Set out exactly every line of the entries below, starting at the line that holds "finalPower_w = 0.00223" and stopping after the line that holds "worst_setup_hold_path_clk_slew_ns = 0.06".

::::::

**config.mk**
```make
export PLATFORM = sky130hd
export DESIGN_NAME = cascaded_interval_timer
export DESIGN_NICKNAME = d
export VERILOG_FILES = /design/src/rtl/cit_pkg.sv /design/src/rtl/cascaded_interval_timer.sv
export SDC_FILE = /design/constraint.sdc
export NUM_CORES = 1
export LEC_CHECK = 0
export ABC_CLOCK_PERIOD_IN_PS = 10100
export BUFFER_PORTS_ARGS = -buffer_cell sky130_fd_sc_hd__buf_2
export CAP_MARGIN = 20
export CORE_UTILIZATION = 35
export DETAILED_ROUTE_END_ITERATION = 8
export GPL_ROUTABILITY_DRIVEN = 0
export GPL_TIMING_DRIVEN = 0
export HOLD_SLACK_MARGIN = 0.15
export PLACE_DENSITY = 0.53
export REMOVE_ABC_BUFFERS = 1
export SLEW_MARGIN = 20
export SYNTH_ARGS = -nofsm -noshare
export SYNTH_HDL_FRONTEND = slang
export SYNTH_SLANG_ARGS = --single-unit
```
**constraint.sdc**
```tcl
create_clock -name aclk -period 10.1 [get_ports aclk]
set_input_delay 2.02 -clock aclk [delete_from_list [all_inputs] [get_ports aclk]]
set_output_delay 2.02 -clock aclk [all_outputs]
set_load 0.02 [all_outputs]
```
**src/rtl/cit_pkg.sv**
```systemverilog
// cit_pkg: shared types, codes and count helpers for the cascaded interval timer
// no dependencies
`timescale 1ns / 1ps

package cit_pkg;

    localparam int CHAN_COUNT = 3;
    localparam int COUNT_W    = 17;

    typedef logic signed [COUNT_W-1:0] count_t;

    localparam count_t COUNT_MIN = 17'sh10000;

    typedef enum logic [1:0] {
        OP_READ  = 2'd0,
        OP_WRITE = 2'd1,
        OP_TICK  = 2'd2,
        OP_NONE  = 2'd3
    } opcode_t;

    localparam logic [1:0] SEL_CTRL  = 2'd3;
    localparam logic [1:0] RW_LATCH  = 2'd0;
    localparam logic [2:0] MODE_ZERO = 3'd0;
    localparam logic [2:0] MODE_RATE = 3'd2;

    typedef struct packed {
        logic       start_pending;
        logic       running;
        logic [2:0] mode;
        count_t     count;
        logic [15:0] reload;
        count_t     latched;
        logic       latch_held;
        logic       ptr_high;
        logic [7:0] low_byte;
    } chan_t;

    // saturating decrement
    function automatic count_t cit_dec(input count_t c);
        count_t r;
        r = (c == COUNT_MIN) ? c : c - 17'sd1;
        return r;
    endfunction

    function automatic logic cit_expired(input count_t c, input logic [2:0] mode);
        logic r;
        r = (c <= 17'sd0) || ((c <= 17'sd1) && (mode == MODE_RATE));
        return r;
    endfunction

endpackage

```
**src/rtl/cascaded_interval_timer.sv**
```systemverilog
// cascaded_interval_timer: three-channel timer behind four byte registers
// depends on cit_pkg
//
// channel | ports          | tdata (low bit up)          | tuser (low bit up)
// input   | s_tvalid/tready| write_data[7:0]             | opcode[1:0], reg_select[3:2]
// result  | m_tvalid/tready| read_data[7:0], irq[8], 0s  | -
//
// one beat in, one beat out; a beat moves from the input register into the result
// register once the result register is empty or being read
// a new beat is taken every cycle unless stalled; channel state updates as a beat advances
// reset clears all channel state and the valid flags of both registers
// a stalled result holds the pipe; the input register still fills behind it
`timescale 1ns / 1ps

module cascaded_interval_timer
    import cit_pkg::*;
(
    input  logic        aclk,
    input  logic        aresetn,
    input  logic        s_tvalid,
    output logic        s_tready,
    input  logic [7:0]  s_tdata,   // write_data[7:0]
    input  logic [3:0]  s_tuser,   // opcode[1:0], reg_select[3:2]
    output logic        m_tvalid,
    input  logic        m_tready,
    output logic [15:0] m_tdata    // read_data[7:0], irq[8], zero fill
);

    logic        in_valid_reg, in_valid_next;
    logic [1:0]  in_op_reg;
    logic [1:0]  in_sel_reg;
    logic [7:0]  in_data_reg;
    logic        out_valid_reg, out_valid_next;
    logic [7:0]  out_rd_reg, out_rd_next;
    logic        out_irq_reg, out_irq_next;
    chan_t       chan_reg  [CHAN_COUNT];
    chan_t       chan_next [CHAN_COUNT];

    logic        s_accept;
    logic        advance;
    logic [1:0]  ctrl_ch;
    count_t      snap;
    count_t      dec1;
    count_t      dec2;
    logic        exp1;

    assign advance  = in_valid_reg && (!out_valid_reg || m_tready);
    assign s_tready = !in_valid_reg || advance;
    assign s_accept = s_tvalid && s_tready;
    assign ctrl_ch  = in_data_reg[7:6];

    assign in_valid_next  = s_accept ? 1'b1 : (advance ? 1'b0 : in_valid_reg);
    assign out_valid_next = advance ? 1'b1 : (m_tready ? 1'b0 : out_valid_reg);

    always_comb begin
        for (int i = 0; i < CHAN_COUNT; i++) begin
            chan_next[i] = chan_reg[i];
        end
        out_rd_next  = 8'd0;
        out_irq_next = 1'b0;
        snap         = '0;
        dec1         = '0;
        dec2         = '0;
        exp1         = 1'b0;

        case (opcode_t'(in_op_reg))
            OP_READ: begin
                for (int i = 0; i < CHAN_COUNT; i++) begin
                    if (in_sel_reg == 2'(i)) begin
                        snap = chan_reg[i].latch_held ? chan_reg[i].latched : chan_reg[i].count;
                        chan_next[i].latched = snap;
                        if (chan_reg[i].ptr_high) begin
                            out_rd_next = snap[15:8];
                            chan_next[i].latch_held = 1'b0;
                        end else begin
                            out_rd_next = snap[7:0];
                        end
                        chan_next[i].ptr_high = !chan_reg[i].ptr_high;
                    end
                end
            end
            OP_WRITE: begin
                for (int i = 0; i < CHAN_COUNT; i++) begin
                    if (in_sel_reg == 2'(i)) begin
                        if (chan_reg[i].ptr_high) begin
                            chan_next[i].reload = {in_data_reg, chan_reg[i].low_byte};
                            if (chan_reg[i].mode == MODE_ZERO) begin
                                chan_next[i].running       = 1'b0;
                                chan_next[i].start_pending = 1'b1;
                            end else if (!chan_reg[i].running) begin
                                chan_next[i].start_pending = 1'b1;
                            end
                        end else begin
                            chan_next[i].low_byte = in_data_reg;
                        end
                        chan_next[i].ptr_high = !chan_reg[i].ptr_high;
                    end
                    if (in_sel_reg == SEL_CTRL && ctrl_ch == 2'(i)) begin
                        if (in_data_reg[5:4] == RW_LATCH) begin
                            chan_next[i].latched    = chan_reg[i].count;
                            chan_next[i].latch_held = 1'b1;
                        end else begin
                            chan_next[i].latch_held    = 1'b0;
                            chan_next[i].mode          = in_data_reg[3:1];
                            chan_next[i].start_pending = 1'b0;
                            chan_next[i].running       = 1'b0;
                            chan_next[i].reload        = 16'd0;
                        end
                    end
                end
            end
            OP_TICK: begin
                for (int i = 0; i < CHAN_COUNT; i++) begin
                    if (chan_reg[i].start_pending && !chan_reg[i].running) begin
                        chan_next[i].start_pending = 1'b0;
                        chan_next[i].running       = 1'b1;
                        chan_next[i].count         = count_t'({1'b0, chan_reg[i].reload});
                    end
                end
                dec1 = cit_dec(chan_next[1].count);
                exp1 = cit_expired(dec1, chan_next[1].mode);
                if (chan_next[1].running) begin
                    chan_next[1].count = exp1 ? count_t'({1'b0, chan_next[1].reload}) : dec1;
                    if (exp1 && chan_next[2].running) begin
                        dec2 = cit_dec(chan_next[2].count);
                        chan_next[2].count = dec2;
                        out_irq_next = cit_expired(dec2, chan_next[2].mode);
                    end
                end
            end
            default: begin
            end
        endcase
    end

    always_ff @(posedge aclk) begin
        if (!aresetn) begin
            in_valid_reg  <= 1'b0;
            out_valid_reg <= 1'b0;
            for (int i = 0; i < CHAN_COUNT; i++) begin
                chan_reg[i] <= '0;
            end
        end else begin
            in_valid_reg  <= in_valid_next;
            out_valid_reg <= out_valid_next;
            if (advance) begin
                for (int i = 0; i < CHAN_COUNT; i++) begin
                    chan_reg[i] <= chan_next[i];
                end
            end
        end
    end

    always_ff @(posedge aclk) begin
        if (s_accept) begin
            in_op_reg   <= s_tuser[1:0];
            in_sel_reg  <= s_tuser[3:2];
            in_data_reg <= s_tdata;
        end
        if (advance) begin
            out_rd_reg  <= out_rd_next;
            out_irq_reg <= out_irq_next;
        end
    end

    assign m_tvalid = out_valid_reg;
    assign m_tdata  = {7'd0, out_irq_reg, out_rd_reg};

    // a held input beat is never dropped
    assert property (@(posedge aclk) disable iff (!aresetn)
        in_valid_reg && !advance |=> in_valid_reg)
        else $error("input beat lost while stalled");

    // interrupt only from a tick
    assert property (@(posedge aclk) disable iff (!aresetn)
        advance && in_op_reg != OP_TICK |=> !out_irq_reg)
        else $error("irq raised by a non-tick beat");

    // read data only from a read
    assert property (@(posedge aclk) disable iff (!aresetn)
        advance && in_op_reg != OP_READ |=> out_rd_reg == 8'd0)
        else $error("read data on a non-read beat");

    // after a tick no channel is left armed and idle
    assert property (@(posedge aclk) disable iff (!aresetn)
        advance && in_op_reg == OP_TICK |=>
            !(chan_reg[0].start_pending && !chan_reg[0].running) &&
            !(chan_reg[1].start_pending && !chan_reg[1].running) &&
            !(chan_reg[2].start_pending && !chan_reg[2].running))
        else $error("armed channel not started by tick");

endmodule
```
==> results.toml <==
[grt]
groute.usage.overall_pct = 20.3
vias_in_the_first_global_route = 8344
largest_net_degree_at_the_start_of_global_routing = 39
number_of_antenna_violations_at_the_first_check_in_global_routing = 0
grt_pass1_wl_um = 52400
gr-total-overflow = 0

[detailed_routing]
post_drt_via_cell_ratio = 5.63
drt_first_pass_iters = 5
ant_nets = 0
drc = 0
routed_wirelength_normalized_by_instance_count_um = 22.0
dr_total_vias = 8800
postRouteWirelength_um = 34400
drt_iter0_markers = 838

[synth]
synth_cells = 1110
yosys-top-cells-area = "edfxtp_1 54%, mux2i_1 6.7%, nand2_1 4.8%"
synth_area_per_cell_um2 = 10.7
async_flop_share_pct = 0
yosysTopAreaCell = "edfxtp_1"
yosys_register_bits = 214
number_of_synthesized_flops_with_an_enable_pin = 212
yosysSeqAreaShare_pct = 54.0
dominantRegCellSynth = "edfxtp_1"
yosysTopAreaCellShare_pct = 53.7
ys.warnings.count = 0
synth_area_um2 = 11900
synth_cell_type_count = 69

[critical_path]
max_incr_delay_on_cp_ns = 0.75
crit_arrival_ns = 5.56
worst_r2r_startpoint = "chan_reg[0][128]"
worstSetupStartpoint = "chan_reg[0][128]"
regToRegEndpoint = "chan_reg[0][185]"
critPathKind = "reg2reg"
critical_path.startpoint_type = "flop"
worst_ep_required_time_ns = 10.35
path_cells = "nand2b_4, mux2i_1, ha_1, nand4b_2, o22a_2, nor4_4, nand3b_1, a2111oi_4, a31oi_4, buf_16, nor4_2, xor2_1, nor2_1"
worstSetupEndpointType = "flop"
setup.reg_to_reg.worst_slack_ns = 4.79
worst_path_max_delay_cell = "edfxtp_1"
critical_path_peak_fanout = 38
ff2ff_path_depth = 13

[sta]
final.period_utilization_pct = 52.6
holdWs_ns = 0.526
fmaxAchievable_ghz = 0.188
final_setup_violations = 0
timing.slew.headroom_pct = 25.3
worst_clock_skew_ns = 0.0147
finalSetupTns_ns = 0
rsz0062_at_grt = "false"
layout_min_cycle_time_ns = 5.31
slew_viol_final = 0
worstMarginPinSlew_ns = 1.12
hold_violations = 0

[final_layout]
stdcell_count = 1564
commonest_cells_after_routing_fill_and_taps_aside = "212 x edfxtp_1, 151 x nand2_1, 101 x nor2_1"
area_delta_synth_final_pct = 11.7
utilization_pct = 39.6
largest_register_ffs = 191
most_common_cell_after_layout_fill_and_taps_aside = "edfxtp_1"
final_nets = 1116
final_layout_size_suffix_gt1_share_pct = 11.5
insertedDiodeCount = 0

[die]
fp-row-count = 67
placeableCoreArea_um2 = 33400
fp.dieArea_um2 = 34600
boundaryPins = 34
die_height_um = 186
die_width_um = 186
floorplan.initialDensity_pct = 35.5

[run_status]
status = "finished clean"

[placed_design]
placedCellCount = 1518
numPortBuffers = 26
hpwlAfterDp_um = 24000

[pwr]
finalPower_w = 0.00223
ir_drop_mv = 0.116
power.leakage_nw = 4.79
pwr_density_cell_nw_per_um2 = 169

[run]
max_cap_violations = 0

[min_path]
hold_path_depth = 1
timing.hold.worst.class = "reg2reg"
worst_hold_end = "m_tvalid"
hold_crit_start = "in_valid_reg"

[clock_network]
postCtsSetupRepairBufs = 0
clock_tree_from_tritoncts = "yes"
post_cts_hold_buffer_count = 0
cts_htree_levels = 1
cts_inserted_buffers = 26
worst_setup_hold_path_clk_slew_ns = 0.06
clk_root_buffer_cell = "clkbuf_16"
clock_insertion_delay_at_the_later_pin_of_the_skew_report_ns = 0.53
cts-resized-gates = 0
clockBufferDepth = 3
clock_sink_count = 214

::::::

**Response to this exercise**
finalPower_w = 0.00223
ir_drop_mv = 0.116
power.leakage_nw = 4.79
pwr_density_cell_nw_per_um2 = 169

[run]
max_cap_violations = 0

[min_path]
hold_path_depth = 1
timing.hold.worst.class = "reg2reg"
worst_hold_end = "m_tvalid"
hold_crit_start = "in_valid_reg"

[clock_network]
postCtsSetupRepairBufs = 0
clock_tree_from_tritoncts = "yes"
post_cts_hold_buffer_count = 0
cts_htree_levels = 1
cts_inserted_buffers = 26
worst_setup_hold_path_clk_slew_ns = 0.06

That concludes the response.